Anti-government protesters with face covered stand at Hong Kong Polytechnic University, taken over by anti-government protesters, on November 21, 2019 in Hong Kong, China.
Laurel Chor | Getty Images News | Getty Images
US-China relations will deteriorate if President Donald Trump signs a pro-Hong Kong rights law, a former US ambassador to China said Thursday.
"I don't think this bill is going to help protesters achieve their goals. Secondly, it has an impact on US-China relations. I think this is going to worsen the relationship," said Max Baucus, who was named Ambassador to President Barack Obama.
It will also lead to more uncertainty about a potential trade deal, added Baucus, who is also a former Montana Democratic senator.
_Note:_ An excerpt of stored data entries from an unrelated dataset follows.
## src/rtl/mc_control_fsm.sv

```systemverilog
// Multi-cycle RV32I control unit with req/ready memory handshake and sticky fault trapping.
// Optional memory wait timeout is enabled by defining MC_CONTROL_TIMEOUT_EN.
module mc_control_fsm #(
  parameter int TIMEOUT_W   = 8,
  parameter int TIMEOUT_MAX = 255,
  parameter int BE_W        = 4
) (
  input  logic            CLK,
  input  logic            RSTn,
  input  logic [6:0]      opcode,
  input  logic [2:0]      funct3,
  input  logic            mem_ready,
  output logic            mem_req,
  output logic            mem_we,
  output logic [BE_W-1:0] mem_be,
  output logic            ir_write,
  output logic            pc_write,
  output logic            reg_write,
  output logic            mem_to_reg,
  output logic            alu_src1,
  output logic            alu_src2,
  output logic            jump,
  output logic            branch,
  output logic            jal_or_jalr,
  output logic [6:0]      alu_op,
  output logic [2:0]      concat_ctrl,
  output logic            fault,
  output logic [1:0]      fault_cause,
  output logic            retire,
  output logic [4:0]      state
);

  localparam logic [6:0] OP_LOAD   = 7'h03;
  localparam logic [6:0] OP_STORE  = 7'h23;
  localparam logic [6:0] OP_REG    = 7'h33;
  localparam logic [6:0] OP_BRANCH = 7'h63;
  localparam logic [6:0] OP_JAL    = 7'h6F;
  localparam logic [6:0] OP_JALR   = 7'h67;
  localparam logic [6:0] OP_IMM    = 7'h13;
  localparam logic [6:0] OP_LUI    = 7'h37;
  localparam logic [6:0] OP_AUIPC  = 7'h17;

  localparam logic [1:0] CAUSE_ILLEGAL = 2'd1;
  localparam logic [1:0] CAUSE_TIMEOUT = 2'd2;

  typedef enum logic [4:0] {
    S_FETCH = 5'd0,  S_DECODE = 5'd1,  S_MADDR = 5'd2,  S_MRD   = 5'd3,
    S_MWB   = 5'd4,  S_MWR    = 5'd5,  S_REX   = 5'd6,  S_AWB   = 5'd7,
    S_BR    = 5'd8,  S_JAL    = 5'd9,  S_JALR  = 5'd10, S_JWB   = 5'd11,
    S_IEX   = 5'd12, S_UEX    = 5'd13, S_LUIWB = 5'd14, S_AUIWB = 5'd15,
    S_FAULT = 5'd16
  } state_t;

  state_t     state_q, state_d;
  logic       fault_q;
  logic [1:0] cause_q, cause_d;
  logic       timeout;
  logic       load_bad, store_bad, br_bad;

  if (TIMEOUT_MAX > (1 << TIMEOUT_W) - 1) begin : g_bad_timeout_cfg
    $error("TIMEOUT_MAX does not fit in TIMEOUT_W bits");
  end

  // Byte lanes from the access width; signedness of loads does not affect lanes.
  function automatic logic [BE_W-1:0] lane_mask(input logic [2:0] f3);
    logic [BE_W-1:0] m;
    m = '0;
    case (f3)
      3'd0, 3'd4: m[0]   = 1'b1;
      3'd1, 3'd5: m[1:0] = 2'b11;
      3'd2:       m[3:0] = 4'hF;
      default:    m      = '0;
    endcase
    return m;
  endfunction

  assign load_bad  = (funct3 == 3'd3) || (funct3 == 3'd6) || (funct3 == 3'd7);
  assign store_bad = (funct3 >= 3'd3);
  assign br_bad    = (funct3 == 3'd2) || (funct3 == 3'd3);

`ifdef MC_CONTROL_TIMEOUT_EN
  localparam logic [TIMEOUT_W-1:0] CNT_MAX = TIMEOUT_W'(TIMEOUT_MAX);
  logic [TIMEOUT_W-1:0] wait_cnt;
  logic                 wait_state;

  assign wait_state = (state_q == S_FETCH) || (state_q == S_MRD) || (state_q == S_MWR);
  assign timeout    = wait_state && !mem_ready && (wait_cnt == CNT_MAX);

  always_ff @(posedge CLK) begin
    if (!RSTn)
      wait_cnt <= '0;
    else if (wait_state && !mem_ready && (state_d == state_q))
      wait_cnt <= wait_cnt + 1'b1;
    else
      wait_cnt <= '0;
  end
`else
  assign timeout = 1'b0;
`endif

  always_ff @(posedge CLK) begin
    if (!RSTn) begin
      state_q <= S_FETCH;
      fault_q <= 1'b0;
      cause_q <= 2'd0;
    end else begin
      state_q <= state_d;
      if ((state_q != S_FAULT) && (state_d == S_FAULT)) begin
        fault_q <= 1'b1;
        cause_q <= cause_d;
      end
    end
  end

  always_comb begin
    state_d = state_q;
    cause_d = 2'd0;
    case (state_q)
      S_FETCH:  if (mem_ready) state_d = S_DECODE;
      S_DECODE: begin
        case (opcode)
          OP_LOAD, OP_STORE: state_d = S_MADDR;
          OP_REG:            state_d = S_REX;
          OP_BRANCH:         state_d = S_BR;
          OP_JAL:            state_d = S_JAL;
          OP_JALR:           state_d = S_JALR;
          OP_IMM:            state_d = S_IEX;
          OP_LUI, OP_AUIPC:  state_d = S_UEX;
          default: begin
            state_d = S_FAULT;
            cause_d = CAUSE_ILLEGAL;
          end
        endcase
      end
      S_MADDR: begin
        if ((opcode == OP_LOAD) ? load_bad : store_bad) begin
          state_d = S_FAULT;
          cause_d = CAUSE_ILLEGAL;
        end else begin
          state_d = (opcode == OP_LOAD) ? S_MRD : S_MWR;
        end
      end
      S_MRD:   if (mem_ready) state_d = S_MWB;
      S_MWR:   if (mem_ready) state_d = S_FETCH;
      S_MWB, S_AWB, S_JWB, S_LUIWB, S_AUIWB: state_d = S_FETCH;
      S_REX, S_IEX: state_d = S_AWB;
      S_UEX:   state_d = (opcode == OP_LUI) ? S_LUIWB : S_AUIWB;
      S_BR: begin
        if (br_bad) begin
          state_d = S_FAULT;
          cause_d = CAUSE_ILLEGAL;
        end else begin
          state_d = S_FETCH;
        end
      end
      S_JAL, S_JALR: state_d = S_JWB;
      S_FAULT: state_d = S_FAULT;
      default: begin
        state_d = S_FAULT;
        cause_d = CAUSE_ILLEGAL;
      end
    endcase
    if (timeout) begin
      state_d = S_FAULT;
      cause_d = CAUSE_TIMEOUT;
    end
  end

  always_comb begin
    mem_req     = 1'b0;
    mem_we      = 1'b0;
    mem_be      = '0;
    ir_write    = 1'b0;
    pc_write    = 1'b0;
    reg_write   = 1'b0;
    mem_to_reg  = 1'b0;
    alu_src1    = 1'b0;
    alu_src2    = 1'b0;
    jump        = 1'b0;
    branch      = 1'b0;
    jal_or_jalr = 1'b0;
    concat_ctrl = 3'd0;
    retire      = 1'b0;
    alu_op      = ((state_q == S_FETCH) || (state_q == S_FAULT)) ? 7'd0 : opcode;
    case (state_q)
      S_FETCH: begin
        mem_req  = 1'b1;
        mem_be   = '1;
        ir_write = mem_ready;
      end
      S_MADDR: begin
        alu_src2    = 1'b1;
        concat_ctrl = (opcode == OP_LOAD) ? 3'd3 : 3'd5;
      end
      S_MRD: begin
        mem_req = 1'b1;
        mem_be  = lane_mask(funct3);
      end
      S_MWR: begin
        mem_req  = 1'b1;
        mem_we   = 1'b1;
        mem_be   = lane_mask(funct3);
        pc_write = mem_ready;
        retire   = mem_ready;
      end
      S_MWB, S_AWB, S_JWB, S_LUIWB, S_AUIWB: begin
        reg_write  = 1'b1;
        pc_write   = 1'b1;
        retire     = 1'b1;
        mem_to_reg = (state_q == S_MWB);
        jump       = (state_q == S_JWB);
      end
      S_IEX: begin
        alu_src2    = 1'b1;
        concat_ctrl = ((funct3 == 3'd1) || (funct3 == 3'd5)) ? 3'd6 : 3'd3;
      end
      S_UEX: begin
        alu_src1    = 1'b1;
        alu_src2    = 1'b1;
        concat_ctrl = 3'd1;
      end
      S_BR: begin
        concat_ctrl = 3'd4;
        branch      = 1'b1;
        pc_write    = !br_bad;
        retire      = !br_bad;
      end
      S_JAL: begin
        alu_src1    = 1'b1;
        alu_src2    = 1'b1;
        concat_ctrl = 3'd2;
        jump        = 1'b1;
      end
      S_JALR: begin
        alu_src2    = 1'b1;
        concat_ctrl = 3'd3;
        jump        = 1'b1;
        jal_or_jalr = 1'b1;
      end
      default: ;
    endcase
  end

  assign fault       = fault_q;
  assign fault_cause = cause_q;
  assign state       = state_q;

endmodule

```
Baucus' comments came after the House passed a pro-Hong Kong rights law on Wednesday, putting Trump in a bind while trying not to shower high stakes trade talks with China.
The Chamber approved a measure aimed at protecting human rights in Hong Kong by a margin of 41
The Senate unanimously approved both laws, so they head to Trump's desk after the House passage. And Trump is likely to sign the bill, Baucus told CNBC's "Squawk Box."
"It sounds good to American politicians. It sounds good to President Trump. (There is one) fantastic top line view of it: human rights standards," Baucus said.
"It is very difficult in the current political climate in Washington DC, which has close hysterical reactions to China not to sign the human rights proposal," he added.
The bills come at a difficult time for Trump, who hopes to get a China-based trade victory on the campaign trail by 2020. Major US stock indices fell on Wednesday following a Reuters report that the world's two largest economies may not complete a "phase one" trade agreement this year.
A former US diplomat to Beijing told CNBC on Wednesday, but expected a "phase" an "agreement to get done.
" If it is a phase that an agreement is about, it will almost certainly be a agreement largely on Beijing's terms; something Beijing wants – purchases and promises, not a deal count on the structural process, "said Robert Daly, director of the Wilson Center & # 39; s Kissinger Institute on China and the United States." China will want that deal, even though it felt offended Hong Kong. "
But Baucus said China may rethink the deal as well.
" Now that President Trump is undergoing a preliminary, if you will, inquiry negotiation, that's why the Chinese are backing up; they are not sure what kind of agreement they will sign with President Trump, "Baucus said.
– CNBC's Jacob Pramuk contributed to this report.